Мы оба разом вздрогнули — и уставились друг на друга.
— Что? —
— Постойте, — отвечал я ему так же тихо, — это еще ничего не доказывает. Надо посмотреть, нет ли кого? Какой-нибудь шутник…
Я перескочил через плетень — и пошел по тому направлению, откуда, сколько я мог судить, принесся голос.
Под ногами я почувствовал мягкую, рыхлую землю; длинные полосы гряд пропадали в тумане. Я находился в огороде. Но ничего не шевелилось ни вокруг меня, ни впереди. Всё как бы замерло в онемении сна. Я сделал еще несколько шагов.
— Кто тут? — закричал я не хуже Теглева.
Прррр! — вспугнутый перепел выскочил из-под самых ног моих и полетел прочь, прямо, как пуля. Я невольно пошатнулся… Что за глупость!
Я глянул назад. Теглев виднелся на том же самом месте, где я его оставил. Я приблизился к нему.
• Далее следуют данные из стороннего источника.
### src/rtl/nmea_zda_ctrl.sv
// $GPZDA sentence controller: header match, field split, decimal conversion,
// and publication of a coherent UTC time/date set with a one-cycle strobe.
// Define NMEA_ZDA_CHKSUM_EN to parse and verify the two-digit XOR checksum;
// otherwise the sentence is published on '*'.
// Handshake: a byte is consumed on every rising clk edge where rx_valid_i is
// high; there is no back-pressure, so one byte per cycle is always accepted.
module nmea_zda_ctrl
   import nmea_pkg::*;
#(
   parameter int MAX_FRAC = 6
) (
   input  logic               clk,
   input  logic               rst,
   input  logic [7:0]         rx_data_i,
   input  logic               rx_valid_i,
   output logic [HOUR_W-1:0]  hour_o,
   output logic [MIN_W-1:0]   minute_o,
   output logic [SEC_W-1:0]   second_o,
   output logic [DAY_W-1:0]   day_o,
   output logic [MONTH_W-1:0] month_o,
   output logic [YEAR_W-1:0]  year_o,
   output logic               time_valid_o,
   output logic               parse_err_o,
   output logic               busy_o,
   output nmea_state_e        state_o
);

   nmea_state_e state_q, state_d;
   logic [2:0]  hdr_idx_q, hdr_idx_d;
   logic [1:0]  pair_q, pair_d;          // which hh/mm/ss pair the TIME field is on

   logic [HOUR_W-1:0]  sh_hour_q, sh_hour_d;
   logic [MIN_W-1:0]   sh_min_q, sh_min_d;
   logic [SEC_W-1:0]   sh_sec_q, sh_sec_d;
   logic [DAY_W-1:0]   sh_day_q, sh_day_d;
   logic [MONTH_W-1:0] sh_mon_q, sh_mon_d;
   logic [YEAR_W-1:0]  sh_year_q, sh_year_d;

   logic time_valid_q, parse_err_q;
   logic publish, err;

   logic             acc_clr, acc_stb, is_digit;
   logic [ACC_W-1:0] acc_val;
   logic [CNT_W-1:0] acc_cnt;
   logic             acc_unused;

`ifdef NMEA_ZDA_CHKSUM_EN
   logic [7:0] chk_q, chk_d;
   logic [3:0] chk_hi_q, chk_hi_d;
`endif

   // Accumulator bits above the widest field are never published
   assign acc_unused = ^acc_val[ACC_W-1:YEAR_W];

   nmea_dec_acc u_acc (
      .clk        (clk),
      .rst        (rst),
      .clr_i      (acc_clr),
      .dig_stb_i  (acc_stb),
      .ascii_i    (rx_data_i),
      .value_o    (acc_val),
      .count_o    (acc_cnt),
      .is_digit_o (is_digit)
   );

   // Next-state, field latching, accumulator control and checksum update
   always_comb begin
      state_d   = state_q;
      hdr_idx_d = hdr_idx_q;
      pair_d    = pair_q;
      sh_hour_d = sh_hour_q;
      sh_min_d  = sh_min_q;
      sh_sec_d  = sh_sec_q;
      sh_day_d  = sh_day_q;
      sh_mon_d  = sh_mon_q;
      sh_year_d = sh_year_q;
      acc_clr   = 1'b0;
      acc_stb   = 1'b0;
      publish   = 1'b0;
      err       = 1'b0;
`ifdef NMEA_ZDA_CHKSUM_EN
      chk_d     = chk_q;
      chk_hi_d  = chk_hi_q;
`endif
      if (rx_valid_i) begin
         if (rx_data_i == CH_DOLLAR) begin
            // '$' always (re)starts a sentence; an interrupted one is dropped silently
            state_d   = ST_HDR;
            hdr_idx_d = '0;
            acc_clr   = 1'b1;
`ifdef NMEA_ZDA_CHKSUM_EN
            chk_d     = '0;
`endif
         end else begin
`ifdef NMEA_ZDA_CHKSUM_EN
            if ((state_q == ST_HDR) || (state_q == ST_TIME) || (state_q == ST_FRAC) ||
                (state_q == ST_DAY) || (state_q == ST_MONTH) || (state_q == ST_YEAR) ||
                (state_q == ST_SKIP)) begin
               if (rx_data_i != CH_STAR) chk_d = chk_q ^ rx_data_i;
            end
`endif
            case (state_q)
               ST_IDLE: ;
               ST_HDR: begin
                  if (rx_data_i == HDR_STR[hdr_idx_q]) begin
                     if (hdr_idx_q == 3'(HDR_LEN-1)) begin
                        state_d = ST_TIME;
                        acc_clr = 1'b1;
                        pair_d  = '0;
                     end else begin
                        hdr_idx_d = hdr_idx_q + 3'd1;
                     end
                  end else begin
                     state_d = ST_IDLE;  // some other sentence type
                  end
               end
               ST_TIME: begin
                  if (is_digit) begin
                     if (acc_cnt == CNT_W'(PAIR_DIGITS)) begin
                        // previous pair complete: latch it and start the next pair with this digit
                        if (pair_q == 2'd2) begin
                           err = 1'b1;
                        end else begin
                           if (pair_q == 2'd0) sh_hour_d = acc_val[HOUR_W-1:0];
                           else                sh_min_d  = acc_val[MIN_W-1:0];
                           pair_d  = pair_q + 2'd1;
                           acc_clr = 1'b1;
                           acc_stb = 1'b1;
                        end
                     end else begin
                        acc_stb = 1'b1;
                     end
                  end else if (((rx_data_i == CH_DOT) || (rx_data_i == CH_COMMA)) &&
                               (pair_q == 2'd2) && (acc_cnt == CNT_W'(PAIR_DIGITS))) begin
                     sh_sec_d = acc_val[SEC_W-1:0];
                     acc_clr  = 1'b1;
                     state_d  = (rx_data_i == CH_DOT) ? ST_FRAC : ST_DAY;
                  end else begin
                     err = 1'b1;
                  end
               end
               ST_FRAC: begin
                  if (is_digit) begin
                     if (acc_cnt >= CNT_W'(MAX_FRAC)) err = 1'b1;
                     else                              acc_stb = 1'b1;
                  end else if (rx_data_i == CH_COMMA) begin
                     acc_clr = 1'b1;
                     state_d = ST_DAY;
                  end else begin
                     err = 1'b1;
                  end
               end
               ST_DAY: begin
                  if (is_digit) begin
                     if (acc_cnt == CNT_W'(DAY_DIGITS)) err = 1'b1;
                     else                               acc_stb = 1'b1;
                  end else if ((rx_data_i == CH_COMMA) && (acc_cnt == CNT_W'(DAY_DIGITS))) begin
                     sh_day_d = acc_val[DAY_W-1:0];
                     acc_clr  = 1'b1;
                     state_d  = ST_MONTH;
                  end else begin
                     err = 1'b1;
                  end
               end
               ST_MONTH: begin
                  if (is_digit) begin
                     if (acc_cnt == CNT_W'(MONTH_DIGITS)) err = 1'b1;
                     else                                 acc_stb = 1'b1;
                  end else if ((rx_data_i == CH_COMMA) && (acc_cnt == CNT_W'(MONTH_DIGITS))) begin
                     sh_mon_d = acc_val[MONTH_W-1:0];
                     acc_clr  = 1'b1;
                     state_d  = ST_YEAR;
                  end else begin
                     err = 1'b1;
                  end
               end
               ST_YEAR: begin
                  if (is_digit) begin
                     if (acc_cnt == CNT_W'(YEAR_DIGITS)) err = 1'b1;
                     else                                acc_stb = 1'b1;
                  end else if ((rx_data_i == CH_COMMA) && (acc_cnt == CNT_W'(YEAR_DIGITS))) begin
                     sh_year_d = acc_val[YEAR_W-1:0];
                     acc_clr   = 1'b1;
                     state_d   = ST_SKIP;
                  end else begin
                     err = 1'b1;
                  end
               end
               ST_SKIP: begin
                  // zone fields are not used; only the '*' matters
                  if (rx_data_i == CH_STAR) begin
`ifdef NMEA_ZDA_CHKSUM_EN
                     state_d = ST_CHK_HI;
`else
                     publish = 1'b1;
                     state_d = ST_IDLE;
`endif
                  end
               end
`ifdef NMEA_ZDA_CHKSUM_EN
               ST_CHK_HI: begin
                  if (is_hex(rx_data_i)) begin
                     chk_hi_d = hex_val(rx_data_i);
                     state_d  = ST_CHK_LO;
                  end else begin
                     err = 1'b1;
                  end
               end
               ST_CHK_LO: begin
                  if (is_hex(rx_data_i) && ({chk_hi_q, hex_val(rx_data_i)} == chk_q)) publish = 1'b1;
                  else                                                                 err = 1'b1;
                  state_d = ST_IDLE;
               end
`endif
               default: state_d = ST_IDLE;
            endcase
         end
      end
      if (err) state_d = ST_IDLE;
   end

   // State, shadow and output registers; outputs move only on a publish
   always_ff @(posedge clk) begin
      if (rst) begin
         state_q      <= ST_IDLE;
         hdr_idx_q    <= '0;
         pair_q       <= '0;
         sh_hour_q    <= '0;
         sh_min_q     <= '0;
         sh_sec_q     <= '0;
         sh_day_q     <= '0;
         sh_mon_q     <= '0;
         sh_year_q    <= '0;
         hour_o       <= '0;
         minute_o     <= '0;
         second_o     <= '0;
         day_o        <= '0;
         month_o      <= '0;
         year_o       <= '0;
         time_valid_q <= 1'b0;
         parse_err_q  <= 1'b0;
      end else begin
         state_q      <= state_d;
         hdr_idx_q    <= hdr_idx_d;
         pair_q       <= pair_d;
         sh_hour_q    <= sh_hour_d;
         sh_min_q     <= sh_min_d;
         sh_sec_q     <= sh_sec_d;
         sh_day_q     <= sh_day_d;
         sh_mon_q     <= sh_mon_d;
         sh_year_q    <= sh_year_d;
         time_valid_q <= publish;
         parse_err_q  <= err;
         if (publish) begin
            hour_o   <= sh_hour_q;
            minute_o <= sh_min_q;
            second_o <= sh_sec_q;
            day_o    <= sh_day_q;
            month_o  <= sh_mon_q;
            year_o   <= sh_year_q;
         end
      end
   end

`ifdef NMEA_ZDA_CHKSUM_EN
   // Running XOR and the received high checksum nibble
   always_ff @(posedge clk) begin
      if (rst) begin
         chk_q    <= '0;
         chk_hi_q <= '0;
      end else begin
         chk_q    <= chk_d;
         chk_hi_q <= chk_hi_d;
      end
   end
`endif

   assign time_valid_o = time_valid_q;
   assign parse_err_o  = parse_err_q;
   assign busy_o       = (state_q != ST_IDLE);
   assign state_o      = state_q;

endmodule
— Напрасно вы будете звать, — промолвил он. — Этот голос дошел до нас… до меня… издалека.
Он провел рукой по лицу — и тихими шагами направился через улицу домой. Но я не хотел так скоро сдаться и вернулся в огород. Что действительно кто-то три раза кликнул «Илюшу» — в этом я никак сомневаться не мог; что в этом зове было что-то жалобное и таинственное — в этом я тоже должен был самому себе признаться… Но кто знает, быть может, всё это только казалось непонятным, а на деле объяснялось так же просто, как и тот стук, который взволновал Теглева?
Я отправился вдоль плетня, от времени до времени останавливаясь и посматривая кругом. Подле самого плетня, в недальнем расстоянии от нашей избы, росла старая кудрявая ветла; большим черным пятном выдавалась она среди общей белизны тумана, той тусклой белизны, которая хуже темноты слепит и притупляет взор. Вдруг мне почудилось, будто что-то, довольно крупное, живое, ворохнулось на земле возле той ветлы. С восклицанием: «Стой! Кто это?» — бросился я вперед. Послышались легкие, словно заячьи шаги; мимо меня быстро шмыгнула скорченная фигура, мужская ли, женская ли — я разобрать не мог… Я хотел схватить ее, но не успел, споткнулся, упал и обжег лицо о крапиву. Приподнимаясь и опираясь на землю, я почувствовал что-то жесткое под рукою: то был резной медный гребешок на шнурке, вроде тех, которые наши крестьяне носят на поясе.
Дальнейшие мои разыскания остались тщетными — и я с гребешком в руке и с остреканными щеками вернулся в избу.
Я застал Теглева сидящим на лавке. Перед ним на столе горела свечка — и он что-то записывал в небольшой альбомчик, который постоянно носил с собою. Увидав меня, он проворно сунул альбомчик в карман и принялся набивать трубку.
— Вот, батюшка, — начал я, — какой трофей я из моего похода принес! — Я показал ему гребешок и рассказал, что со мной случилось около ветлы. — Я, должно быть, вора вспугнул, — прибавил я. — Вы слышали, вчера у нашего соседа украли лошадь?